▸ **TASK PROMPT**: Provide only the number of lines in the records below that contain "Combinational".

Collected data

# # # # #

### config.mk
export PLATFORM = sky130hd
export DESIGN_NAME = http_chunked_body_decoder_core_flat
export DESIGN_NICKNAME = d
export VERILOG_FILES = /design/src/hdl/hcbd_pkg.sv /design/src/hdl/hcbd_in_if.sv /design/src/hdl/hcbd_out_if.sv /design/src/hdl/hcbd_size_parse.sv /design/src/hdl/hcbd_decoder_fsm.sv /design/src/hdl/http_chunked_body_decoder_core.sv /design/src/flat_wrapper.sv
export VERILOG_INCLUDE_DIRS = /design/src /design/src/hdl
export SDC_FILE = /design/constraint.sdc
export NUM_CORES = 1
export LEC_CHECK = 0
export BUFFER_PORTS_ARGS = -buffer_cell sky130_fd_sc_hd__buf_4
export CAP_MARGIN = 20
export CORE_AREA = 2 2 83 85
export CTS_CLUSTER_DIAMETER = 40
export DETAILED_ROUTE_END_ITERATION = 8
export DIE_AREA = 0 0 85 87
export MAX_ROUTING_LAYER = met4
export PLACE_DENSITY_LB_ADDON = 0.12
export SYNTH_ARGS = -nofsm -noshare
export SYNTH_HDL_FRONTEND = slang
export SYNTH_SLANG_ARGS = --single-unit
### constraint.sdc
create_clock -name i_clk -period 3.6 [get_ports i_clk]
set_input_delay 0.36 -clock i_clk [delete_from_list [all_inputs] [get_ports i_clk]]
set_output_delay 0.36 -clock i_clk [all_outputs]
set_load 0.01 [all_outputs]
===== src/rtl/slcan_pkg.sv =====
package slcan_pkg;

    typedef enum logic [1:0] {
        KIND_NONE  = 2'd0,
        KIND_STD   = 2'd1,
        KIND_EXT   = 2'd2,
        KIND_OTHER = 2'd3
    } kind_t;

    localparam logic [4:0] STD_MIN_LEN   = 5'd6;
    localparam logic [4:0] EXT_MIN_LEN   = 5'd11;
    localparam logic [4:0] STD_ID_DIGITS = 5'd3;
    localparam logic [4:0] EXT_ID_DIGITS = 5'd8;
    localparam logic [4:0] DATA_DIGITS   = 5'd16;
    localparam logic [4:0] POS_MAX       = 5'd31;
    localparam logic [3:0] MAX_BYTES     = 4'd8;

    localparam logic [7:0] CHAR_STD   = 8'h74; // 't'
    localparam logic [7:0] CHAR_EXT   = 8'h54; // 'T'
    localparam logic [7:0] CHAR_0     = 8'h30;
    localparam logic [7:0] CHAR_9     = 8'h39;
    localparam logic [7:0] CHAR_LC_A  = 8'h61;
    localparam logic [7:0] CHAR_LC_F  = 8'h66;
    localparam logic [7:0] CHAR_UC_A  = 8'h41;
    localparam logic [7:0] CHAR_UC_F  = 8'h46;

    typedef struct packed {
        logic       valid;
        logic [3:0] value;
    } hex_t;

    function automatic hex_t hex_decode(input logic [7:0] c);
        hex_t   h;
        logic [7:0] d;
        h = '0;
        d = '0;
        if (c >= CHAR_0 && c <= CHAR_9)
        begin
            d = c - CHAR_0;
            h.valid = 1'b1;
            h.value = d[3:0];
        end
        else if (c >= CHAR_LC_A && c <= CHAR_LC_F)
        begin
            d = c - CHAR_LC_A + 8'd10;
            h.valid = 1'b1;
            h.value = d[3:0];
        end
        else if (c >= CHAR_UC_A && c <= CHAR_UC_F)
        begin
            d = c - CHAR_UC_A + 8'd10;
            h.valid = 1'b1;
            h.value = d[3:0];
        end
        return h;
    endfunction

endpackage


===== src/rtl/slcan_text_to_can_frame_core.sv =====
// Serial-CAN transmit line parser.
// Input channel (in_valid/in_ready): one ASCII character per item in char_in;
// end_of_line marks the last character of a command line. A line starting
// with 't' is a standard frame (3 id digits), 'T' an extended one (8 digits),
// followed by one length digit and two hex digits per data byte.
// Output channel (out_valid/out_ready): one frame per accepted line that is
// long enough (more than 6 or 11 characters); other lines give no item.
// Throughput: one character per cycle unless the output stalls it. Each
// character goes through a single update stage on the line state registers;
// the frame is registered in the output register in the same edge that
// accepts the end-of-line character, so out_valid rises in the next cycle.
// A frame waits in the output register until taken; while it waits and
// out_ready is low, in_ready is low. When out_ready is high the next
// character is taken in the same cycle the frame leaves.
// Reset clears the line state and out_valid; the first character after
// reset starts a new line.
module slcan_text_to_can_frame_core (
    input  logic        clk,
    input  logic        rst_n,
    input  logic        in_valid,
    output logic        in_ready,
    input  logic [7:0]  char_in,
    input  logic        end_of_line,
    output logic        out_valid,
    input  logic        out_ready,
    output logic        is_extended,
    output logic [31:0] frame_id,
    output logic [3:0]  data_length,
    output logic [63:0] payload
);

    logic                 accept;
    logic [4:0]           pos_reg, pos_next;
    slcan_pkg::kind_t     kind_reg, kind_next;
    logic [31:0]          id_reg, id_next;
    logic                 id_stop_reg, id_stop_next;
    logic [3:0]           len_reg, len_next;
    logic [63:0]          pay_reg, pay_next;
    logic                 byte_stop_reg, byte_stop_next;

    logic                 out_valid_reg, out_valid_next;
    logic                 ext_out_reg, ext_out_next;
    logic [31:0]          id_out_reg, id_out_next;
    logic [3:0]           len_out_reg, len_out_next;
    logic [63:0]          pay_out_reg, pay_out_next;

    slcan_pkg::hex_t      hex;
    logic [4:0]           id_digits;
    logic [4:0]           off;
    logic [2:0]           idx;
    logic [7:0]           prev_byte;
    logic [7:0]           dig;
    logic                 std_ok, ext_ok;

    assign accept   = in_valid && in_ready;
    assign in_ready = !out_valid_reg || out_ready;
    assign hex      = slcan_pkg::hex_decode(char_in);
    assign id_digits = (kind_reg == slcan_pkg::KIND_EXT) ? slcan_pkg::EXT_ID_DIGITS
                                                         : slcan_pkg::STD_ID_DIGITS;
    assign off       = pos_reg - (id_digits + 5'd2);
    assign idx       = off[3:1];
    assign prev_byte = pay_reg[{idx, 3'b000} +: 8];
    assign dig       = char_in - slcan_pkg::CHAR_0;

    always_comb
    begin
        pos_next       = pos_reg;
        kind_next      = kind_reg;
        id_next        = id_reg;
        id_stop_next   = id_stop_reg;
        len_next       = len_reg;
        pay_next       = pay_reg;
        byte_stop_next = byte_stop_reg;
        out_valid_next = out_valid_reg && !out_ready;
        ext_out_next   = ext_out_reg;
        id_out_next    = id_out_reg;
        len_out_next   = len_out_reg;
        pay_out_next   = pay_out_reg;
        std_ok         = 1'b0;
        ext_ok         = 1'b0;

        if (accept)
        begin
            if (pos_reg == 5'd0)
            begin
                id_next        = '0;
                id_stop_next   = 1'b0;
                len_next       = '0;
                pay_next       = '0;
                byte_stop_next = 1'b0;
                if (char_in == slcan_pkg::CHAR_STD)
                    kind_next = slcan_pkg::KIND_STD;
                else if (char_in == slcan_pkg::CHAR_EXT)
                    kind_next = slcan_pkg::KIND_EXT;
                else
                    kind_next = slcan_pkg::KIND_OTHER;
            end
            else if (kind_reg == slcan_pkg::KIND_STD || kind_reg == slcan_pkg::KIND_EXT)
            begin
                if (pos_reg <= id_digits)
                begin
                    if (!id_stop_reg)
                    begin
                        if (hex.valid)
                            id_next = {id_reg[27:0], hex.value};
                        else
                            id_stop_next = 1'b1;
                    end
                end
                else if (pos_reg == id_digits + 5'd1)
                begin
                    if (char_in >= slcan_pkg::CHAR_0 && char_in <= slcan_pkg::CHAR_9)
                        len_next = (dig[3:0] > slcan_pkg::MAX_BYTES) ? slcan_pkg::MAX_BYTES
                                                                     : dig[3:0];
                    else
                        len_next = '0;
                end
                else if (pos_reg < id_digits + 5'd2 + slcan_pkg::DATA_DIGITS)
                begin
                    // even offset opens a byte, odd offset completes it
                    if (!off[0])
                    begin
                        byte_stop_next = !hex.valid;
                        pay_next[{idx, 3'b000} +: 8] = hex.valid ? {4'h0, hex.value} : 8'h00;
                    end
                    else if (!byte_stop_reg && hex.valid)
                    begin
                        pay_next[{idx, 3'b000} +: 8] = {prev_byte[3:0], hex.value};
                    end
                end
            end

            if (pos_reg != slcan_pkg::POS_MAX)
                pos_next = pos_reg + 5'd1;

            if (end_of_line)
            begin
                std_ok = (kind_next == slcan_pkg::KIND_STD) && (pos_next > slcan_pkg::STD_MIN_LEN);
                ext_ok = (kind_next == slcan_pkg::KIND_EXT) && (pos_next > slcan_pkg::EXT_MIN_LEN);
                if (std_ok || ext_ok)
                begin
                    out_valid_next = 1'b1;
                    ext_out_next   = ext_ok;
                    id_out_next    = id_next;
                    len_out_next   = len_next;
                    for (int i = 0; i < 8; i++)
                        pay_out_next[i*8 +: 8] = (4'(i) < len_next) ? pay_next[i*8 +: 8]
                                                                    : 8'h00;
                end
                pos_next       = '0;
                kind_next      = slcan_pkg::KIND_NONE;
                id_next        = '0;
                id_stop_next   = 1'b0;
                len_next       = '0;
                pay_next       = '0;
                byte_stop_next = 1'b0;
            end
        end
    end

    always_ff @(posedge clk or negedge rst_n)
    begin
        if (!rst_n)
        begin
            pos_reg       <= '0;
            kind_reg      <= slcan_pkg::KIND_NONE;
            id_reg        <= '0;
            id_stop_reg   <= 1'b0;
            len_reg       <= '0;
            pay_reg       <= '0;
            byte_stop_reg <= 1'b0;
            out_valid_reg <= 1'b0;
        end
        else
        begin
            pos_reg       <= pos_next;
            kind_reg      <= kind_next;
            id_reg        <= id_next;
            id_stop_reg   <= id_stop_next;
            len_reg       <= len_next;
            pay_reg       <= pay_next;
            byte_stop_reg <= byte_stop_next;
            out_valid_reg <= out_valid_next;
        end
    end

    always_ff @(posedge clk)
    begin
        ext_out_reg <= ext_out_next;
        id_out_reg  <= id_out_next;
        len_out_reg <= len_out_next;
        pay_out_reg <= pay_out_next;
    end

    assign out_valid   = out_valid_reg;
    assign is_extended = ext_out_reg;
    assign frame_id    = id_out_reg;
    assign data_length = len_out_reg;
    assign payload     = pay_out_reg;

    // line state: a started line always has a known kind
    a_pos_kind: assert property (@(posedge clk) disable iff (!rst_n)
        pos_reg != 5'd0 |-> kind_reg != slcan_pkg::KIND_NONE)
        else $error("line started without kind");

    a_eol_clears: assert property (@(posedge clk) disable iff (!rst_n)
        accept && end_of_line |=> pos_reg == 5'd0 && kind_reg == slcan_pkg::KIND_NONE)
        else $error("line state not cleared after end of line");

    a_len_clamp: assert property (@(posedge clk) disable iff (!rst_n)
        out_valid |-> data_length <= slcan_pkg::MAX_BYTES)
        else $error("data length above clamp");

    a_std_id: assert property (@(posedge clk) disable iff (!rst_n)
        out_valid && !is_extended |-> frame_id[31:12] == 20'd0)
        else $error("standard id wider than three digits");

    a_pay_mask: assert property (@(posedge clk) disable iff (!rst_n)
        out_valid && data_length < slcan_pkg::MAX_BYTES
            |-> (payload >> {data_length[2:0], 3'b000}) == 64'd0)
        else $error("payload bytes beyond length not zero");

endmodule
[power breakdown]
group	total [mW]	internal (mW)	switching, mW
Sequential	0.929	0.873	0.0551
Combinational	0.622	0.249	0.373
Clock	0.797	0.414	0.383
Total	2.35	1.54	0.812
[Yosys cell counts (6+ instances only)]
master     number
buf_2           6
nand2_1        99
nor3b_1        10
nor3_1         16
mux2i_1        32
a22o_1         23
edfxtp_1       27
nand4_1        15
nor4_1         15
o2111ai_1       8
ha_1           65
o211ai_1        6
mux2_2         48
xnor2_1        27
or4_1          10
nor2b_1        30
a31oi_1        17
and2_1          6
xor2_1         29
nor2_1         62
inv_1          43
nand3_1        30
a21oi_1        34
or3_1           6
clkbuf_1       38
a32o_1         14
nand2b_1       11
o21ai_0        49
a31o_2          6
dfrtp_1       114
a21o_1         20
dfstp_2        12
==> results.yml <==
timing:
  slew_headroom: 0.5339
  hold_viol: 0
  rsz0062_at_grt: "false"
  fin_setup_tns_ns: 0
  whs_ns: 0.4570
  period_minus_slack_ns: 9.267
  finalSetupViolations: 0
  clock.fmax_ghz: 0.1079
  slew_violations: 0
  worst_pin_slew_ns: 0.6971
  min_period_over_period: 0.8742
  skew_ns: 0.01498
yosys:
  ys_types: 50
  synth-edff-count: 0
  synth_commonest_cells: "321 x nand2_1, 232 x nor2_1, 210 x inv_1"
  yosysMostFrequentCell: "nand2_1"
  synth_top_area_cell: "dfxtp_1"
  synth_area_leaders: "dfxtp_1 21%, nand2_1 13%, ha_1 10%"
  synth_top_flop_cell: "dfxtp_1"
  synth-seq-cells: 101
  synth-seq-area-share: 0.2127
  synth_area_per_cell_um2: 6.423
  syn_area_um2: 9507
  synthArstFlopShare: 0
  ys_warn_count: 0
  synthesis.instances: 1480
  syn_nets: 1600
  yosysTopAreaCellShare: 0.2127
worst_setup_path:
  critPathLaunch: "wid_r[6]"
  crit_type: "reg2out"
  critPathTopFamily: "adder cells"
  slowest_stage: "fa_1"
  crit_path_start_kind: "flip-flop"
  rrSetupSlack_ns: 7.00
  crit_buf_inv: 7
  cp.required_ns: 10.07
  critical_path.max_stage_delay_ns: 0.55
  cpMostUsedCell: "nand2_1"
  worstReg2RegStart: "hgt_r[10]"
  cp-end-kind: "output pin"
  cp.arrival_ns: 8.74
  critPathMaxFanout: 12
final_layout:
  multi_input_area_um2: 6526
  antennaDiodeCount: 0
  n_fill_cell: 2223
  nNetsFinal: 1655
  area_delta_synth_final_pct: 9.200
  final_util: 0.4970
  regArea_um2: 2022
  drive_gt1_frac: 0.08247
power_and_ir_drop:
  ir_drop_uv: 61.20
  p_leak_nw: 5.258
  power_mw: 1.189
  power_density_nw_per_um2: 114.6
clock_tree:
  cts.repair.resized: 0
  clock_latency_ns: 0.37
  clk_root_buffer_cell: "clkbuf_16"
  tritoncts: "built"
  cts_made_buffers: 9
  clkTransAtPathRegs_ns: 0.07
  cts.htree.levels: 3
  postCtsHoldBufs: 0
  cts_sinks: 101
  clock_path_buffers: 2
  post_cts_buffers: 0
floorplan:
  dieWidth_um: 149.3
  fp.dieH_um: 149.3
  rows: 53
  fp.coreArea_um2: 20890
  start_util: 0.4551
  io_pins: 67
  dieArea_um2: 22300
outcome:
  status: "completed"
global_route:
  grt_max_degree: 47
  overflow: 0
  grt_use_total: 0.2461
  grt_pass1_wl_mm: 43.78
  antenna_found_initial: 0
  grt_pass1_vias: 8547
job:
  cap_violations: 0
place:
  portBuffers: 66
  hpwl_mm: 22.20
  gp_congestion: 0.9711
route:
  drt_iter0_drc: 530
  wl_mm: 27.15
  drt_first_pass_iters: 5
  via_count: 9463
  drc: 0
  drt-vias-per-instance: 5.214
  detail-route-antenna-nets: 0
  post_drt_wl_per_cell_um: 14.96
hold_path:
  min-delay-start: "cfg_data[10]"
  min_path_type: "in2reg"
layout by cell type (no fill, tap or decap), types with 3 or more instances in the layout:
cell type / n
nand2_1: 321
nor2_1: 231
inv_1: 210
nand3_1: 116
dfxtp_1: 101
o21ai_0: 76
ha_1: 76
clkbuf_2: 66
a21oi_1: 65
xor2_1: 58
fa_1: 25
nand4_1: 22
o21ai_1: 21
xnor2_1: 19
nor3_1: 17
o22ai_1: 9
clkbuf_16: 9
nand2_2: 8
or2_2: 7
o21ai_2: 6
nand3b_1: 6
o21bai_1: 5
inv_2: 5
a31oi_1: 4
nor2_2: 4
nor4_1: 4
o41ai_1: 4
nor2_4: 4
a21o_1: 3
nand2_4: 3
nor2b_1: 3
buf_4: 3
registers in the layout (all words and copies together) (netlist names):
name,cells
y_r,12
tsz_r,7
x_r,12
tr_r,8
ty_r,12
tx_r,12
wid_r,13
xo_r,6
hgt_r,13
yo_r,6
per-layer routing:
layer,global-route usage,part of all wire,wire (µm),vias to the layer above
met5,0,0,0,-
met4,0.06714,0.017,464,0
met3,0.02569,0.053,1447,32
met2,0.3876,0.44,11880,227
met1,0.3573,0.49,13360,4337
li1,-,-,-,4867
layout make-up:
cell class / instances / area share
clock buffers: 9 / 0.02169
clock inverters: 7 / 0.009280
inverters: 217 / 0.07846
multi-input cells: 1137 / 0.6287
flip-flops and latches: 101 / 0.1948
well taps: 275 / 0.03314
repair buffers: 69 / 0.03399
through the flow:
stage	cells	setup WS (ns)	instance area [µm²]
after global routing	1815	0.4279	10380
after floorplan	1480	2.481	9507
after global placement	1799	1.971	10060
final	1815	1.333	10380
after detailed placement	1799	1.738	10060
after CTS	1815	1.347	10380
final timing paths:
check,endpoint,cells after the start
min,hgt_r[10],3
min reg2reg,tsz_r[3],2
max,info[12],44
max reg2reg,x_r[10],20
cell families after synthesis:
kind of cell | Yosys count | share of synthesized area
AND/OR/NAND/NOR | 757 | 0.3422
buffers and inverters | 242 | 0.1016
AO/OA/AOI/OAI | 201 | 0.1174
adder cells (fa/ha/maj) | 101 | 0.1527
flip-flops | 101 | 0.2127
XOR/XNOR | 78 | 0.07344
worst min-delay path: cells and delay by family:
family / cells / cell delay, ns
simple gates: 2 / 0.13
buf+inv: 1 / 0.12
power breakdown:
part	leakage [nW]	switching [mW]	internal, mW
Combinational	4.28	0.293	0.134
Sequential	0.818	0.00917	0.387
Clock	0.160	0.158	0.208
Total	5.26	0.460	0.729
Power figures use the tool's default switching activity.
<file path="src/rtl/bam_pkg.sv">
// ----------------------------------------------------------------------------
// Block average mosaic package
// Widths, register indexes and shared types of the mosaic block.
// ----------------------------------------------------------------------------
package bam_pkg;

  localparam int MAX_TILE_ROWS = 256;
  localparam int MAX_TILE      = 64;
  localparam int DIM_LIMIT     = 4096;

  localparam int DIM_W  = 13;
  localparam int POS_W  = 12;
  localparam int TS_W   = 7;
  localparam int PIX_W  = 8;
  localparam int SUM_W  = 20;
  localparam int CNT_W  = 13;
  localparam int NUM_CH = 3;

  localparam int OFS_W = (MAX_TILE > 1) ? $clog2(MAX_TILE) : 1;
  localparam int IDX_W = (MAX_TILE_ROWS > 1) ? $clog2(MAX_TILE_ROWS) : 1;

  localparam int DIV_BITS   = 4;
  localparam int DIV_CYCLES = SUM_W / DIV_BITS;
  localparam int DIVC_W     = (DIV_CYCLES > 1) ? $clog2(DIV_CYCLES) : 1;

  localparam int CFG_IDX_W = 2;

  typedef enum logic [CFG_IDX_W-1:0] {
    REG_WIDTH  = 2'd0,
    REG_HEIGHT = 2'd1,
    REG_TILE   = 2'd2
  } cfg_reg_t;

  typedef struct packed {
    logic [IDX_W-1:0] idx;
    logic             first;
    logic             last;
    logic             done;
    logic [POS_W-1:0] tx;
    logic [POS_W-1:0] ty;
    logic [CNT_W-1:0] cnt;
  } pos_info_t;

endpackage

</file>
<file path="src/rtl/bam_div.sv">
// ----------------------------------------------------------------------------
// Block average mosaic divider
// Iterative restoring divider for the three color sums, four bits per cycle.
// ----------------------------------------------------------------------------
module bam_div (
  input  logic                                                clk,
  input  logic                                                rst_n,
  input  logic                                                start,
  input  logic [bam_pkg::NUM_CH-1:0][bam_pkg::SUM_W-1:0]      dividend,
  input  logic [bam_pkg::CNT_W-1:0]                           divisor,
  output logic                                                busy,
  output logic [bam_pkg::NUM_CH-1:0][bam_pkg::PIX_W-1:0]      quotient
);

  logic                                                busy_r;
  logic [bam_pkg::DIVC_W-1:0]                          cnt_r;
  logic [bam_pkg::CNT_W-1:0]                           dsr_r;
  logic [bam_pkg::NUM_CH-1:0][bam_pkg::CNT_W-1:0]      rem_r, rem_nxt;
  logic [bam_pkg::NUM_CH-1:0][bam_pkg::SUM_W-1:0]      q_r, q_nxt;

  always_comb begin
    logic [bam_pkg::CNT_W:0]   part;
    logic [bam_pkg::CNT_W-1:0] rem_v;
    logic [bam_pkg::SUM_W-1:0] q_v;
    logic                      qbit;
    for (int l = 0; l < bam_pkg::NUM_CH; l++) begin
      rem_v = rem_r[l];
      q_v   = q_r[l];
      for (int k = 0; k < bam_pkg::DIV_BITS; k++) begin
        part = {rem_v, q_v[bam_pkg::SUM_W-1]};
        qbit = (part >= {1'b0, dsr_r});
        if (qbit) begin
          part = part - {1'b0, dsr_r};
        end
        rem_v = part[bam_pkg::CNT_W-1:0];
        q_v   = {q_v[bam_pkg::SUM_W-2:0], qbit};
      end
      rem_nxt[l] = rem_v;
      q_nxt[l]   = q_v;
    end
  end

  always_ff @(posedge clk) begin
    if (!rst_n) begin
      busy_r <= 1'b0;
      cnt_r  <= '0;
    end else if (start) begin
      busy_r <= 1'b1;
      cnt_r  <= '0;
    end else if (busy_r) begin
      cnt_r <= cnt_r + bam_pkg::DIVC_W'(1);
      if (cnt_r == bam_pkg::DIVC_W'(bam_pkg::DIV_CYCLES - 1)) begin
        busy_r <= 1'b0;
      end
    end
  end

  always_ff @(posedge clk) begin
    if (start) begin
      dsr_r <= divisor;
      rem_r <= '0;
      q_r   <= dividend;
    end else if (busy_r) begin
      rem_r <= rem_nxt;
      q_r   <= q_nxt;
    end
  end

  assign busy = busy_r;

  always_comb begin
    for (int l = 0; l < bam_pkg::NUM_CH; l++) begin
      quotient[l] = q_r[l][bam_pkg::PIX_W-1:0];
    end
  end

endmodule

</file>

# # # # #

▸ **EXERCISE RESULT**: 2